Record extracts:
This design comes from an exercise in tuning for small area on the open sky130 flow, not from production work. Only simulation tests tie the RTL to the original design; equivalence was not proved. No driver is modelled on the clock port, so clocking that relies on it looks cheaper here than on a real chip. No activity file was given, so power comes from the tool's default toggle rates.

== the baseline ==
==> flow/design.v <==
module dmem_responder #(
    parameter int ADDR_WIDTH  = 6,
    parameter int WAIT_CYCLES = 1
) (
    input  logic        clk,
    input  logic        reset_n,
    input  logic        req_valid,
    output logic        req_ready,
    input  logic        req_write,
    input  logic [1:0]  req_size,
    input  logic        req_signed,
    input  logic [31:0] req_addr,
    input  logic [31:0] req_wdata,
    output logic        resp_valid,
    output logic [31:0] resp_rdata,
    output logic        resp_error
);
    logic wait_q, resp_q;
    logic idle;
    assign idle = ~(wait_q | resp_q);
    always_ff @(posedge clk or negedge reset_n) begin
        if (!reset_n) begin
            wait_q <= 1'b0;
            resp_q <= 1'b0;
        end else begin
            wait_q <= idle & req_valid;
            resp_q <= wait_q;
        end
    end
    assign req_ready  = idle;
    assign resp_valid = resp_q;
    logic req_err;
    assign req_err = (req_size == 2'b11)
                  || (req_size == 2'b01 && req_addr[0])
                  || (req_size == 2'b10 && req_addr[1:0] != 2'b00)
                  || (req_addr[31:6] != 26'd0);
    logic [5:0] addr_q;
    logic       err_q, rdok_q, byte_q, word_q, sx_q;
    always_ff @(posedge clk) begin
        if (idle) begin
            addr_q <= req_addr[5:0];
            err_q  <= req_err;
            rdok_q <= ~req_write & ~req_err;
            byte_q <= (req_size == 2'b00);
            word_q <= (req_size == 2'b10);
            sx_q   <= req_signed;
        end
    end
    assign resp_error = err_q;
    logic [511:0] mem_q;
    logic         wen;
    logic [3:0]   lane_en;
    logic [7:0]   lane_wd [4];
    assign wen = idle & req_valid & reset_n & req_write & ~req_err;
    always_comb begin
        case (req_size)
            2'b00:   lane_en = 4'b0001 << req_addr[1:0];
            2'b01:   lane_en = req_addr[1] ? 4'b1100 : 4'b0011;
            default: lane_en = 4'b1111;
        endcase
        lane_wd[0] = req_wdata[7:0];
        lane_wd[1] = (req_size == 2'b00) ? req_wdata[7:0] : req_wdata[15:8];
        lane_wd[2] = req_size[1] ? req_wdata[23:16] : req_wdata[7:0];
        lane_wd[3] = req_size[1] ? req_wdata[31:24]
                   : req_size[0] ? req_wdata[15:8] : req_wdata[7:0];
    end
    logic       idle_b;
    logic [3:0] lane_set;
    logic [3:0] lane_keep;
    logic [63:0] set_b, keep_b;
    assign idle_b = ~(wait_q ^ resp_q);
    always_comb begin
        for (int l = 0; l < 4; l++) begin
            lane_set[l]  = wen & lane_en[l];
            lane_keep[l] = ~(idle_b & req_valid & reset_n & req_write & ~req_err & lane_en[l]);
        end
        for (int k = 0; k < 16; k++)
            for (int l = 0; l < 4; l++) begin
                set_b[4*k + l]  = lane_set[l] & (req_addr[5:2] == 4'(k));
                keep_b[4*k + l] = lane_keep[l] | (req_addr[5:2] != 4'(k));
            end
    end
    always_ff @(posedge clk) begin
        for (int b = 0; b < 64; b++)
            mem_q[8*b +: 8] <= (mem_q[8*b +: 8] & {8{keep_b[b]}})
                             | (lane_wd[b % 4] & {8{set_b[b]}});
    end
    logic [31:0] word;
    logic [7:0]  lo, hi;
    logic        ext;
    always_comb begin
        word = 32'd0;
        for (int k = 0; k < 16; k++)
            word = word | (mem_q[32*k +: 32] & {32{rdok_q && addr_q[5:2] == 4'(k)}});
        case (addr_q[1:0])
            2'b00: lo = word[7:0];
            2'b01: lo = word[15:8];
            2'b10: lo = word[23:16];
            2'b11: lo = word[31:24];
        endcase
        hi  = addr_q[1] ? word[31:24] : word[15:8];
        ext = sx_q & (byte_q ? lo[7] : hi[7]);
        resp_rdata[7:0]   = lo;
        resp_rdata[15:8]  = byte_q ? {8{ext}} : hi;
        resp_rdata[31:16] = word_q ? word[31:16] : {16{ext}};
    end
endmodule
This is an optimization exercise on Yosys and OpenROAD, whose aim is a short achievable clock period and few clock cycles, not a production implementation.
Only simulation tests tie the RTL to the original design; equivalence was not proved.
Power figures rest on the tool's default switching activity, not on a simulated workload.

==> flow/design.v <==
package cpuPkg;
        typedef enum logic [5:0] {
                OP_RTYPE = 6'h00,
                OP_J     = 6'h02,
                OP_BEQ   = 6'h04,
                OP_BNE   = 6'h05,
                OP_ADDIU = 6'h09,
                OP_LW    = 6'h23,
                OP_SW    = 6'h2b
        } opcodeT;
        typedef enum logic [5:0] {
                FN_SLL  = 6'h00,
                FN_ADDU = 6'h21,
                FN_SUBU = 6'h23,
                FN_AND  = 6'h24,
                FN_OR   = 6'h25,
                FN_SLT  = 6'h2a
        } functT;
        typedef enum logic [2:0] {
                ALU_ADD,
                ALU_SUB,
                ALU_AND,
                ALU_OR,
                ALU_SLT,
                ALU_SHL
        } aluOpT;
        typedef enum logic [3:0] {
                S_FETCH,
                S_DECODE,
                S_MEMADDR,
                S_MEMREAD,
                S_LOADWB,
                S_STORE,
                S_REXEC,
                S_SHIFTEXEC,
                S_RWB,
                S_BRANCH,
                S_JUMP,
                S_IMMEXEC,
                S_IMMWB
        } cpuStateT;
        typedef enum logic [1:0] {A_PC, A_REGA, A_REGB} aSrcT;
        typedef enum logic [2:0] {B_REGB, B_FOUR, B_SIGNIMM, B_SHIFTIMM, B_SHAMT} bSrcT;
        typedef enum logic [1:0] {PC_ALURESULT, PC_ALUOUT, PC_JUMP} pcSrcT;
        typedef enum logic {WB_ALUOUT, WB_MDR} wbSrcT;
        typedef enum logic {RD_RT, RD_RD} regDstT;
endpackage
`timescale 1ns/1ps
module regFile (
        input  logic                   clk,
        input  logic                   rst,
        input  logic [5-1:0] readAddrA,
        input  logic [5-1:0] readAddrB,
        input  logic [5-1:0] writeAddr,
        input  logic                   writeEnable,
        input  logic [32-1:0]     writeValue,
        output logic [32-1:0]     readValueA,
        output logic [32-1:0]     readValueB
);
        logic [32-1:0] regs [0:(1 << 5)-1];
        always_ff @(posedge clk)
        begin
                if (rst)
                begin
                        for (int i = 0; i < (1 << 5); i++)
                        begin
                                regs[i] <= '0;
                        end
                end
                else if (writeEnable && writeAddr != '0)  
                begin
                        regs[writeAddr] <= writeValue;
                end
        end
        assign readValueA = (readAddrA == '0) ? '0 : regs[readAddrA];
        assign readValueB = (readAddrB == '0) ? '0 : regs[readAddrB];
endmodule
`timescale 1ns/1ps
module aluUnit (
        input  logic [32-1:0] operandA,
        input  logic [32-1:0] operandB,
        input  cpuPkg::aluOpT              op,
        output logic [32-1:0] result,
        output logic               zero
);
        always_comb
        begin
                case (op)
                        cpuPkg::ALU_ADD:
                        begin
                                result = operandA + operandB;  
                        end
                        cpuPkg::ALU_SUB:
                        begin
                                result = operandA - operandB;
                        end
                        cpuPkg::ALU_AND:
                        begin
                                result = operandA & operandB;
                        end
                        cpuPkg::ALU_OR:
                        begin
                                result = operandA | operandB;
                        end
                        cpuPkg::ALU_SLT:
                        begin
                                result = 32'($signed(operandA) < $signed(operandB));
                        end
                        cpuPkg::ALU_SHL:
                        begin
                                result = operandA << operandB[4:0];
                        end
                        default:
                        begin
                                result = '0;
                        end
                endcase
        end
        assign zero = (result == '0);
endmodule
`timescale 1ns/1ps
module controlFsm (
        input  logic   clk,
        input  logic   rst,
        input  cpuPkg::opcodeT opcode,
        input  cpuPkg::functT  funct,
        input  logic   branchTaken,
        output cpuPkg::aSrcT   aSrc,
        output cpuPkg::bSrcT   bSrc,
        output cpuPkg::aluOpT  aluOp,
        output cpuPkg::pcSrcT  pcSrc,
        output cpuPkg::wbSrcT  wbSrc,
        output cpuPkg::regDstT regDst,
        output logic   pcEnable,
        output logic   irWrite,
        output logic   regWrite,
        output logic   instrRead,
        output logic   memRead,
        output logic   memWrite
);
        cpuPkg::cpuStateT state;
        cpuPkg::cpuStateT nextState;
        logic     pcWrite;
        logic     pcWriteCond;
        always_ff @(posedge clk)
        begin
                if (rst)
                begin
                        state <= cpuPkg::S_FETCH;
                end
                else
                begin
                        state <= nextState;
                end
        end
        always_comb
        begin
                case (state)
                        cpuPkg::S_FETCH:     nextState = cpuPkg::S_DECODE;
                        cpuPkg::S_DECODE:
                        begin
                                case (opcode)
                                        cpuPkg::OP_RTYPE: nextState = (funct == cpuPkg::FN_SLL) ? cpuPkg::S_SHIFTEXEC : cpuPkg::S_REXEC;
                                        cpuPkg::OP_BEQ,
                                        cpuPkg::OP_BNE:   nextState = cpuPkg::S_BRANCH;
                                        cpuPkg::OP_J:     nextState = cpuPkg::S_JUMP;
                                        cpuPkg::OP_ADDIU: nextState = cpuPkg::S_IMMEXEC;
                                        cpuPkg::OP_LW,
                                        cpuPkg::OP_SW:    nextState = cpuPkg::S_MEMADDR;
                                        default:  nextState = cpuPkg::S_FETCH;  
                                endcase
                        end
                        cpuPkg::S_MEMADDR:   nextState = (opcode == cpuPkg::OP_LW) ? cpuPkg::S_MEMREAD : cpuPkg::S_STORE;
                        cpuPkg::S_MEMREAD:   nextState = cpuPkg::S_LOADWB;
                        cpuPkg::S_REXEC,
                        cpuPkg::S_SHIFTEXEC: nextState = cpuPkg::S_RWB;
                        cpuPkg::S_IMMEXEC:   nextState = cpuPkg::S_IMMWB;
                        default:     nextState = cpuPkg::S_FETCH;
                endcase
        end
        always_comb
        begin
                aSrc        = cpuPkg::A_PC;
                bSrc        = cpuPkg::B_REGB;
                aluOp       = cpuPkg::ALU_ADD;
                pcSrc       = cpuPkg::PC_ALURESULT;
                wbSrc       = cpuPkg::WB_ALUOUT;
                regDst      = cpuPkg::RD_RT;
                pcWrite     = 1'b0;
                pcWriteCond = 1'b0;
                irWrite     = 1'b0;
                regWrite    = 1'b0;
                instrRead   = 1'b0;
                memRead     = 1'b0;
                memWrite    = 1'b0;
                case (state)
                        cpuPkg::S_FETCH:
                        begin
                                bSrc      = cpuPkg::B_FOUR;  
                                pcWrite   = 1'b1;
                                irWrite   = 1'b1;
                                instrRead = 1'b1;
                        end
                        cpuPkg::S_DECODE:
                        begin
                                bSrc = cpuPkg::B_SHIFTIMM;  
                        end
                        cpuPkg::S_MEMADDR, cpuPkg::S_MEMREAD, cpuPkg::S_STORE:
                        begin
                                aSrc     = cpuPkg::A_REGA;  
                                bSrc     = cpuPkg::B_SIGNIMM;
                                memRead  = (state == cpuPkg::S_MEMREAD);
                                memWrite = (state == cpuPkg::S_STORE);
                        end
                        cpuPkg::S_LOADWB:
                        begin
                                wbSrc    = cpuPkg::WB_MDR;
                                regWrite = 1'b1;
                        end
                        cpuPkg::S_REXEC:
                        begin
                                aSrc = cpuPkg::A_REGA;
                                case (funct)
                                        cpuPkg::FN_SUBU: aluOp = cpuPkg::ALU_SUB;
                                        cpuPkg::FN_AND:  aluOp = cpuPkg::ALU_AND;
                                        cpuPkg::FN_OR:   aluOp = cpuPkg::ALU_OR;
                                        cpuPkg::FN_SLT:  aluOp = cpuPkg::ALU_SLT;
                                        default: aluOp = cpuPkg::ALU_ADD;
                                endcase
                        end
                        cpuPkg::S_SHIFTEXEC:
                        begin
                                aSrc  = cpuPkg::A_REGB;
                                bSrc  = cpuPkg::B_SHAMT;
                                aluOp = cpuPkg::ALU_SHL;
                        end
                        cpuPkg::S_RWB:
                        begin
                                regDst   = cpuPkg::RD_RD;
                                regWrite = 1'b1;
                        end
                        cpuPkg::S_BRANCH:
                        begin
                                aSrc        = cpuPkg::A_REGA;
                                aluOp       = cpuPkg::ALU_SUB;  
                                pcSrc       = cpuPkg::PC_ALUOUT;
                                pcWriteCond = 1'b1;
                        end
                        cpuPkg::S_JUMP:
                        begin
                                pcSrc   = cpuPkg::PC_JUMP;
                                pcWrite = 1'b1;
                        end
                        cpuPkg::S_IMMEXEC:
                        begin
                                aSrc = cpuPkg::A_REGA;
                                bSrc = cpuPkg::B_SIGNIMM;
                        end
                        cpuPkg::S_IMMWB:
                        begin
                                regWrite = 1'b1;
                        end
                        default:
                        begin
                                pcWrite = 1'b0;
                        end
                endcase
        end
        assign pcEnable = pcWrite | (pcWriteCond & branchTaken);
endmodule
`timescale 1ns/1ps
module datapath (
        input  logic               clk,
        input  logic               rst,
        input  cpuPkg::aSrcT               aSrc,
        input  cpuPkg::bSrcT               bSrc,
        input  cpuPkg::aluOpT              aluOp,
        input  cpuPkg::pcSrcT              pcSrc,
        input  cpuPkg::wbSrcT              wbSrc,
        input  cpuPkg::regDstT             regDst,
        input  logic               pcEnable,
        input  logic               irWrite,
        input  logic               regWrite,
        input  logic [32-1:0] instruction,
        input  logic [32-1:0] readData,
        output logic [32-1:0] pc,
        output logic [32-1:0] dataAddr,
        output logic [32-1:0] writeData,
        output cpuPkg::opcodeT             opcode,
        output cpuPkg::functT              funct,
        output logic               branchTaken
);
        logic [32-1:0]     ir;
        logic [32-1:0]     regA;
        logic [32-1:0]     regB;
        logic [32-1:0]     aluOut;
        logic [32-1:0]     mdr;
        logic [32-1:0]     readValueA;
        logic [32-1:0]     readValueB;
        logic [32-1:0]     signImm;
        logic [32-1:0]     jumpTarget;
        logic [32-1:0]     operandA;
        logic [32-1:0]     operandB;
        logic [32-1:0]     aluResult;
        logic [32-1:0]     nextPc;
        logic [32-1:0]     writeValue;
        logic [5-1:0] writeAddr;
        logic                   zero;
        always_ff @(posedge clk)
        begin
                if (rst)
                begin
                        pc <= 32'h0000_0000;
                end
                else if (pcEnable)
                begin
                        pc <= nextPc;
                end
        end
        always_ff @(posedge clk)
        begin
                if (irWrite)
                begin
                        ir <= instruction;
                end
                regA   <= readValueA;
                regB   <= readValueB;
                aluOut <= aluResult;
                mdr    <= readData;
        end
        assign signImm    = 32'(signed'(ir[15:0]));
        assign jumpTarget = {pc[32-1:32-4], ir[25:0], 2'b00};  
        always_comb
        begin
                case (aSrc)
                        cpuPkg::A_REGA:  operandA = regA;
                        cpuPkg::A_REGB:  operandA = regB;
                        default: operandA = pc;
                endcase
                case (bSrc)
                        cpuPkg::B_FOUR:     operandB = 32'(4);
                        cpuPkg::B_SIGNIMM:  operandB = signImm;
                        cpuPkg::B_SHIFTIMM: operandB = signImm << 2;
                        cpuPkg::B_SHAMT:    operandB = 32'(ir[10:6]);
                        default:    operandB = regB;
                endcase
                case (pcSrc)
                        cpuPkg::PC_ALUOUT: nextPc = aluOut;
                        cpuPkg::PC_JUMP:   nextPc = jumpTarget;
                        default:   nextPc = aluResult;
                endcase
        end
        assign writeAddr  = (regDst == cpuPkg::RD_RD) ? ir[15:11] : ir[20:16];
        assign writeValue = (wbSrc == cpuPkg::WB_MDR) ? mdr : aluOut;
        regFile i_regFile (
                .clk        (clk),
                .rst        (rst),
                .readAddrA  (ir[25:21]),
                .readAddrB  (ir[20:16]),
                .writeAddr  (writeAddr),
                .writeEnable(regWrite),
                .writeValue (writeValue),
                .readValueA (readValueA),
                .readValueB (readValueB)
        );
        aluUnit i_aluUnit (
                .operandA(operandA),
                .operandB(operandB),
                .op      (aluOp),
                .result  (aluResult),
                .zero    (zero)
        );
        assign opcode      = cpuPkg::opcodeT'(ir[31:26]);
        assign funct       = cpuPkg::functT'(ir[5:0]);
        assign branchTaken = ir[26] ? ~zero : zero;  
        assign dataAddr    = aluOut;
        assign writeData   = regB;
endmodule
`timescale 1ns/1ps
module mipsCpu (
        input  logic               clk,
        input  logic               rst,
        output logic [32-1:0] pc,
        output logic               instrRead,
        input  logic [32-1:0] instruction,
        output logic [32-1:0] dataAddr,
        output logic [32-1:0] writeData,
        input  logic [32-1:0] readData,
        output logic               memRead,
        output logic               memWrite
);
        cpuPkg::aSrcT   aSrc;
        cpuPkg::bSrcT   bSrc;
        cpuPkg::aluOpT  aluOp;
        cpuPkg::pcSrcT  pcSrc;
        cpuPkg::wbSrcT  wbSrc;
        cpuPkg::regDstT regDst;
        cpuPkg::opcodeT opcode;
        cpuPkg::functT  funct;
        logic   branchTaken;
        logic   pcEnable;
        logic   irWrite;
        logic   regWrite;
        controlFsm i_controlFsm (
                .clk        (clk),
                .rst        (rst),
                .opcode     (opcode),
                .funct      (funct),
                .branchTaken(branchTaken),
                .aSrc       (aSrc),
                .bSrc       (bSrc),
                .aluOp      (aluOp),
                .pcSrc      (pcSrc),
                .wbSrc      (wbSrc),
                .regDst     (regDst),
                .pcEnable   (pcEnable),
                .irWrite    (irWrite),
                .regWrite   (regWrite),
                .instrRead  (instrRead),
                .memRead    (memRead),
                .memWrite   (memWrite)
        );
        datapath i_datapath (
                .clk        (clk),
                .rst        (rst),
                .aSrc       (aSrc),
                .bSrc       (bSrc),
                .aluOp      (aluOp),
                .pcSrc      (pcSrc),
                .wbSrc      (wbSrc),
                .regDst     (regDst),
                .pcEnable   (pcEnable),
                .irWrite    (irWrite),
                .regWrite   (regWrite),
                .instruction(instruction),
                .readData   (readData),
                .pc         (pc),
                .dataAddr   (dataAddr),
                .writeData  (writeData),
                .opcode     (opcode),
                .funct      (funct),
                .branchTaken(branchTaken)
        );
endmodule
==> flow/run.sh <==
#!/bin/bash
# synth_recipe.tcl (not shown) runs the flow's synth.tcl, then flattens the netlist and writes it again
# the make line also repeats each setting of config.mk as NAME=value (left out here)
make -C /OpenROAD-flow-scripts/flow DESIGN_CONFIG=/design/flow/config.mk WORK_HOME=/design/flow/orfs CLKGATE_MAP_FILE= SYNTH_SCRIPT=/design/flow/synth_recipe.tcl finish
==> flow/config.mk <==
export PLATFORM = sky130hd
export DESIGN_NAME = mipsCpu
export DESIGN_NICKNAME = mipsCpu
export VERILOG_FILES = /design/flow/design.v
export SDC_FILE = /design/flow/constraint.sdc
export NUM_CORES = 4
export LEC_CHECK = 0
export CAP_MARGIN = 20
export CORE_MARGIN = 2
export CORE_UTILIZATION = 40
export SLEW_MARGIN = 20
==> flow/constraint.sdc <==
create_clock -name core_clock -period 10.0 [get_ports {clk}]
set_input_delay 2.0000 -clock core_clock [delete_from_list [all_inputs] [get_ports {clk}]]
set_output_delay 2.0000 -clock core_clock [all_outputs]
set_load 0.01 [all_outputs]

Task directions: Using the material above, transcribe exactly the lines from the line with "wait_q <= 1'b0;" to the line with "logic [5:0] addr_q;"; both count, and nothing else goes in.

Result of the task:
            wait_q <= 1'b0;
            resp_q <= 1'b0;
        end else begin
            wait_q <= idle & req_valid;
            resp_q <= wait_q;
        end
    end
    assign req_ready  = idle;
    assign resp_valid = resp_q;
    logic req_err;
    assign req_err = (req_size == 2'b11)
                  || (req_size == 2'b01 && req_addr[0])
                  || (req_size == 2'b10 && req_addr[1:0] != 2'b00)
                  || (req_addr[31:6] != 26'd0);
    logic [5:0] addr_q;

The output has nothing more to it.